Indianz.Com on YouTube: President Trump promises action on missing and murdered in Indian Country

Operation Lady Justice features artwork by D.G. Smalling of Choctaw Nation

Operation Lady Justice, a government-wide initiative aimed at addressing the crisis of missing and murdered Native Americans, is named after artwork created by Derek Grant "D.G." Smalling, an artist from the Choctaw Nation.

Smalling created “Lady Justice” during a National Native American Heritage Month event held by the Bureau of Indian Affairs in Washington, D.C., in November 2018. His year-old work gained new prominence as it was displayed at the White House on Tuesday for the signing of an executive order establishing the Task Force on Missing and Murdered American Indians and Alaska Natives.

“She carries a shield of inter-locking arms as a symbolism of a battle standard to protect our people,” Assistant Secretary for Indian Affairs Tara Sweeney, the Trump administration official who oversees the BIA, wrote in a post on social media. “Under her shield we can reclaim our Native communities.”

In another post, Sweeney shared a photo of “Lady Justice” being carried into the White House by Charles Addington, the head of law enforcement at the BIA, and by Tyler Fish, a BIA employee who has been detailed to the White House to serve as a liaison between tribes and the Trump administration. Smalling was grateful for the recognition.

“An absolute honor to be affiliated with this most excellent multi-agency law enforcement initiative for Indian Country, my Choctaw Nation, and my family,” Smalling wrote in a post on social media. His tribe also highlighted his contribution to the new initiative.

"Choctaw Nation is grateful for this Executive order establishing the Task Force," the tribe said in a social media post on Tuesday.

During the signing ceremony in the Oval Office, "Lady Justice" could be partially seen as Trump and tribal leaders discussed the importance of finding missing Native Americans and solving the homicides of their loved ones. Though it was mostly obscured in the video released by the Trump administration, an official photo taken by Joyce N. Boghosian of the White House more clearly shows the artwork.

The same photo also shows that Trump still has a portrait of Andrew Jackson -- America's seventh president who is scorned by many in Indian Country for his role in contributing to the genocide of tribes like the Choctaw Nation -- in his office. It's been there since January 2017.
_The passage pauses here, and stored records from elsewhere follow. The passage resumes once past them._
## src/rtl/udp_send_pkg.sv

```systemverilog
// Shared constants for the eth_net UDP transmit path: FSM encoding, frame
// field values, header lengths and CRC-32 constants.
package udp_send_pkg;

    typedef enum logic [3:0] {
        ST_IDLE      = 4'd0,
        ST_CHECK_SUM = 4'd1,
        ST_PREAMBLE  = 4'd2,
        ST_ETH_HEAD  = 4'd3,
        ST_IP_HEAD   = 4'd4,
        ST_UDP_HEAD  = 4'd5,
        ST_TX_DATA   = 4'd6,
        ST_CRC       = 4'd7,
        ST_IFG       = 4'd8
    } state_e;

    localparam logic [7:0]  PREAMBLE_BYTE  = 8'h55;
    localparam logic [7:0]  SFD_BYTE       = 8'hD5;
    localparam logic [15:0] ETHERTYPE_IPV4 = 16'h0800;
    localparam logic [7:0]  IP_PROTO_UDP   = 8'h11;
    localparam logic [7:0]  IP_TTL         = 8'h40;

    localparam logic [15:0] CHECK_SUM_LEN  = 16'd4;
    localparam logic [15:0] PREAMBLE_LEN   = 16'd8;
    localparam logic [15:0] ETH_HEAD_LEN   = 16'd14;
    localparam logic [15:0] IP_HEAD_LEN    = 16'd20;
    localparam logic [15:0] UDP_HEAD_LEN   = 16'd8;
    localparam logic [15:0] CRC_LEN        = 16'd4;
    localparam logic [15:0] MAX_PAYLOAD    = 16'd1472;

    localparam logic [31:0] CRC32_POLY      = 32'h04C1_1DB7;
    localparam logic [31:0] CRC32_POLY_REFL = {<<{CRC32_POLY}};
    localparam logic [31:0] CRC32_INIT      = 32'hFFFF_FFFF;

    // Byte idx of a left-aligned header image, MSB byte first.
    function automatic logic [7:0] hdr_byte(input logic [159:0] hdr, input logic [4:0] idx);
        logic [159:0] sh;
        sh = hdr << {idx, 3'b000};
        return sh[159:152];
    endfunction

endpackage

```

## src/rtl/udp_send_crc32_d8.sv

```systemverilog
// Byte-wide reflected CRC-32 (Ethernet FCS); crc_out is the raw register,
// the caller applies the final inversion.
module crc32_d8
    import udp_send_pkg::*;
(
    input  logic        clk,
    input  logic        rst,
    input  logic        crc_clr,
    input  logic        crc_en,
    input  logic [7:0]  data_in,
    output logic [31:0] crc_out
);

    logic [31:0] crc_d;
    logic [31:0] crc_q;

    function automatic logic [31:0] crc_next(input logic [31:0] crc, input logic [7:0] d);
        logic [31:0] c;
        c = crc ^ {24'h00_0000, d};
        for (int i = 0; i < 8; i++) begin
            c = c[0] ? ((c >> 1) ^ CRC32_POLY_REFL) : (c >> 1);
        end
        return c;
    endfunction

    // Next CRC value: clear, accumulate one byte, or hold.
    always_comb begin
        crc_d = crc_q;
        if (crc_clr) begin
            crc_d = CRC32_INIT;
        end else if (crc_en) begin
            crc_d = crc_next(crc_q, data_in);
        end else begin
            crc_d = crc_q;
        end
    end

    // CRC register.
    always_ff @(posedge clk) begin
        if (rst) begin
            crc_q <= CRC32_INIT;
        end else begin
            crc_q <= crc_d;
        end
    end

    assign crc_out = crc_q;

endmodule

```

## src/rtl/udp_send.sv

```systemverilog
// GMII IPv4/UDP frame transmitter. Optional short-frame padding to the
// 64-byte Ethernet minimum is enabled by defining UDP_TX_PAD_EN.
module udp_send
    import udp_send_pkg::*;
#(
    parameter logic [47:0] BOARD_MAC  = 48'h00_11_22_33_44_55,
    parameter logic [31:0] BOARD_IP   = {8'd192, 8'd168, 8'd1, 8'd123},
    parameter logic [47:0] DES_MAC    = 48'hff_ff_ff_ff_ff_ff,
    parameter logic [31:0] DES_IP     = {8'd192, 8'd168, 8'd1, 8'd102},
    parameter logic [15:0] SRC_PORT   = 16'h5000,
    parameter logic [15:0] DES_PORT   = 16'h6000,
    parameter logic [15:0] IFG_CYCLES = 16'd12
) (
    input  logic        clk,
    input  logic        rst,
    input  logic        tx_start,
    input  logic [15:0] tx_byte_num,
    output logic        tx_req,
    input  logic [7:0]  tx_data,
    output logic        tx_busy,
    output logic        tx_done,
    output logic        eth_txen,
    output logic [7:0]  eth_txd
);

    state_e      state_q, state_d;
    logic [15:0] cnt_q, cnt_d;
    logic [15:0] len_q, len_d;
    logic [15:0] ip_id_q, ip_id_d;
    logic [31:0] cks_q, cks_d;
    logic        txen_q, txen_d;
    logic [7:0]  txd_q, txd_d;
    logic        req_q, req_d;
    logic        busy_q, busy_d;
    logic        done_q, done_d;

    logic        crc_clr;
    logic        crc_en;
    logic [31:0] crc_out;

    logic [15:0]  total_len_s;
    logic [15:0]  udp_len_s;
    logic [15:0]  data_len_s;
    logic [31:0]  ip_sum_s;
    logic [159:0] eth_hdr_s;
    logic [159:0] ip_hdr_s;
    logic [159:0] udp_hdr_s;

    assign total_len_s = len_q + 16'd28;
    assign udp_len_s   = len_q + 16'd8;

`ifdef UDP_TX_PAD_EN
    localparam logic [15:0] MIN_PAYLOAD = 16'd18;
    // Pad bytes extend TX_DATA only; the length fields keep the real N.
    assign data_len_s = (len_q < MIN_PAYLOAD) ? MIN_PAYLOAD : len_q;
`else
    assign data_len_s = len_q;
`endif

    assign eth_hdr_s = {DES_MAC, BOARD_MAC, ETHERTYPE_IPV4, 48'h0};
    assign ip_hdr_s  = {8'h45, 8'h00, total_len_s, ip_id_q, 16'h4000,
                        IP_TTL, IP_PROTO_UDP, cks_q[15:0], BOARD_IP, DES_IP};
    assign udp_hdr_s = {SRC_PORT, DES_PORT, udp_len_s, 16'h0000, 96'h0};

    // Header words with the checksum field taken as zero.
    assign ip_sum_s = 32'h0000_4500 + {16'd0, total_len_s} + {16'd0, ip_id_q}
                    + 32'h0000_4000 + {16'd0, IP_TTL, IP_PROTO_UDP}
                    + {16'd0, BOARD_IP[31:16]} + {16'd0, BOARD_IP[15:0]}
                    + {16'd0, DES_IP[31:16]} + {16'd0, DES_IP[15:0]};

    crc32_d8 u_crc (
        .clk     (clk),
        .rst     (rst),
        .crc_clr (crc_clr),
        .crc_en  (crc_en),
        .data_in (txd_d),
        .crc_out (crc_out)
    );

    // Frame sequencer: next state, counters and the byte to drive next cycle.
    always_comb begin
        state_d = state_q;
        cnt_d   = cnt_q + 16'd1;
        len_d   = len_q;
        ip_id_d = ip_id_q;
        cks_d   = cks_q;
        txen_d  = 1'b0;
        txd_d   = 8'h00;
        req_d   = 1'b0;
        busy_d  = busy_q;
        done_d  = 1'b0;
        crc_clr = 1'b0;
        crc_en  = 1'b0;
        case (state_q)
            ST_IDLE: begin
                cnt_d   = 16'd0;
                crc_clr = 1'b1;
                busy_d  = 1'b0;
                if (tx_start && !busy_q && (tx_byte_num != 16'd0)) begin
                    state_d = ST_CHECK_SUM;
                    busy_d  = 1'b1;
                    len_d   = (tx_byte_num > MAX_PAYLOAD) ? MAX_PAYLOAD : tx_byte_num;
                end else begin
                    state_d = ST_IDLE;
                end
            end
            ST_CHECK_SUM: begin
                // Sum, fold, fold again, invert.
                case (cnt_q[1:0])
                    2'd0:    cks_d = ip_sum_s;
                    2'd1:    cks_d = {15'd0, {1'b0, cks_q[15:0]} + {1'b0, cks_q[31:16]}};
                    2'd2:    cks_d = {15'd0, {1'b0, cks_q[15:0]} + {16'd0, cks_q[16]}};
                    2'd3:    cks_d = {16'd0, ~cks_q[15:0]};
                    default: cks_d = cks_q;
                endcase
                if (cnt_q == CHECK_SUM_LEN - 16'd1) begin
                    state_d = ST_PREAMBLE;
                    cnt_d   = 16'd0;
                end else begin
                    state_d = ST_CHECK_SUM;
                end
            end
            ST_PREAMBLE: begin
                txen_d = 1'b1;
                if (cnt_q == PREAMBLE_LEN - 16'd1) begin
                    txd_d   = SFD_BYTE;
                    state_d = ST_ETH_HEAD;
                    cnt_d   = 16'd0;
                end else begin
                    txd_d   = PREAMBLE_BYTE;
                end
            end
            ST_ETH_HEAD: begin
                txen_d = 1'b1;
                crc_en = 1'b1;
                txd_d  = hdr_byte(eth_hdr_s, cnt_q[4:0]);
                if (cnt_q == ETH_HEAD_LEN - 16'd1) begin
                    state_d = ST_IP_HEAD;
                    cnt_d   = 16'd0;
                end else begin
                    state_d = ST_ETH_HEAD;
                end
            end
            ST_IP_HEAD: begin
                txen_d = 1'b1;
                crc_en = 1'b1;
                txd_d  = hdr_byte(ip_hdr_s, cnt_q[4:0]);
                if (cnt_q == IP_HEAD_LEN - 16'd1) begin
                    state_d = ST_UDP_HEAD;
                    cnt_d   = 16'd0;
                end else begin
                    state_d = ST_IP_HEAD;
                end
            end
            ST_UDP_HEAD: begin
                txen_d = 1'b1;
                crc_en = 1'b1;
                txd_d  = hdr_byte(udp_hdr_s, cnt_q[4:0]);
                // Requests run two cycles ahead of the byte they fetch.
                req_d  = (cnt_q >= 16'd6) && ((cnt_q - 16'd6) < len_q);
                if (cnt_q == UDP_HEAD_LEN - 16'd1) begin
                    state_d = ST_TX_DATA;
                    cnt_d   = 16'd0;
                end else begin
                    state_d = ST_UDP_HEAD;
                end
            end
            ST_TX_DATA: begin
                txen_d = 1'b1;
                crc_en = 1'b1;
                txd_d  = (cnt_q < len_q) ? tx_data : 8'h00;
                req_d  = (cnt_q + 16'd2) < len_q;
                if (cnt_q == data_len_s - 16'd1) begin
                    state_d = ST_CRC;
                    cnt_d   = 16'd0;
                end else begin
                    state_d = ST_TX_DATA;
                end
            end
            ST_CRC: begin
                txen_d = 1'b1;
                case (cnt_q[1:0])
                    2'd0:    txd_d = ~crc_out[7:0];
                    2'd1:    txd_d = ~crc_out[15:8];
                    2'd2:    txd_d = ~crc_out[23:16];
                    2'd3:    txd_d = ~crc_out[31:24];
                    default: txd_d = 8'h00;
                endcase
                if (cnt_q == CRC_LEN - 16'd1) begin
                    state_d = ST_IFG;
                    cnt_d   = 16'd0;
                end else begin
                    state_d = ST_CRC;
                end
            end
            ST_IFG: begin
                if (cnt_q == IFG_CYCLES - 16'd1) begin
                    state_d = ST_IDLE;
                    cnt_d   = 16'd0;
                    done_d  = 1'b1;
                    busy_d  = 1'b0;
                    ip_id_d = ip_id_q + 16'd1;
                end else begin
                    state_d = ST_IFG;
                end
            end
            default: begin
                state_d = ST_IDLE;
                cnt_d   = 16'd0;
                busy_d  = 1'b0;
            end
        endcase
    end

    // State, datapath and registered outputs.
    always_ff @(posedge clk) begin
        if (rst) begin
            state_q <= ST_IDLE;
            cnt_q   <= 16'd0;
            len_q   <= 16'd0;
            ip_id_q <= 16'd0;
            cks_q   <= 32'd0;
            txen_q  <= 1'b0;
            txd_q   <= 8'h00;
            req_q   <= 1'b0;
            busy_q  <= 1'b0;
            done_q  <= 1'b0;
        end else begin
            state_q <= state_d;
            cnt_q   <= cnt_d;
            len_q   <= len_d;
            ip_id_q <= ip_id_d;
            cks_q   <= cks_d;
            txen_q  <= txen_d;
            txd_q   <= txd_d;
            req_q   <= req_d;
            busy_q  <= busy_d;
            done_q  <= done_d;
        end
    end

    assign eth_txen = txen_q;
    assign eth_txd  = txd_q;
    assign tx_req   = req_q;
    assign tx_busy  = busy_q;
    assign tx_done  = done_q;

endmodule
```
During his tenure in the 1830s, Jackson forced the Choctaw Nation, the Chickasaw Nation, the Cherokee Nation, the Muscogee (Creek) Nation and the Seminole Nation out of their homelands in the southeast U.S. to present-day Oklahoma. Though the tribes today are thriving, the forced removal interrupted their ability to exercise jurisdiction over their territories, including laws that protected women, according to experts like Sarah Deer, an Indian law and policy expert who is Muscogee, and Mary Kathryn Nagle, a Cherokee attorney.

Navajo Nation Vice President Myron Lizer, center left, leads President Donald Trump in a prayer at the White House in Washington, D.C, on November 26, 2019. Photo: Joyce N. Boghosian / White House

During his remarks, Trump cited a government study which showed that Native women in some counties are 10 times more likely to be murdered than their counterparts of other races and ethnicities. A more recent report showed that Native women suffer from the second-highest homicide rate in the U.S.

What Trump left out was that most of the perpetrators are non-Native, as confirmed by repeated government studies. A fact sheet released by the White House also omitted such data.

To reclaim justice, Native women leaders are calling on Congress to reauthorize the Violence Against Women Act in order for tribes to exercise jurisdiction over all those who commit crimes, regardless of race. Existing law only recognize tribal authority in limited situations -- homicide, kidnapping and trafficking are not covered.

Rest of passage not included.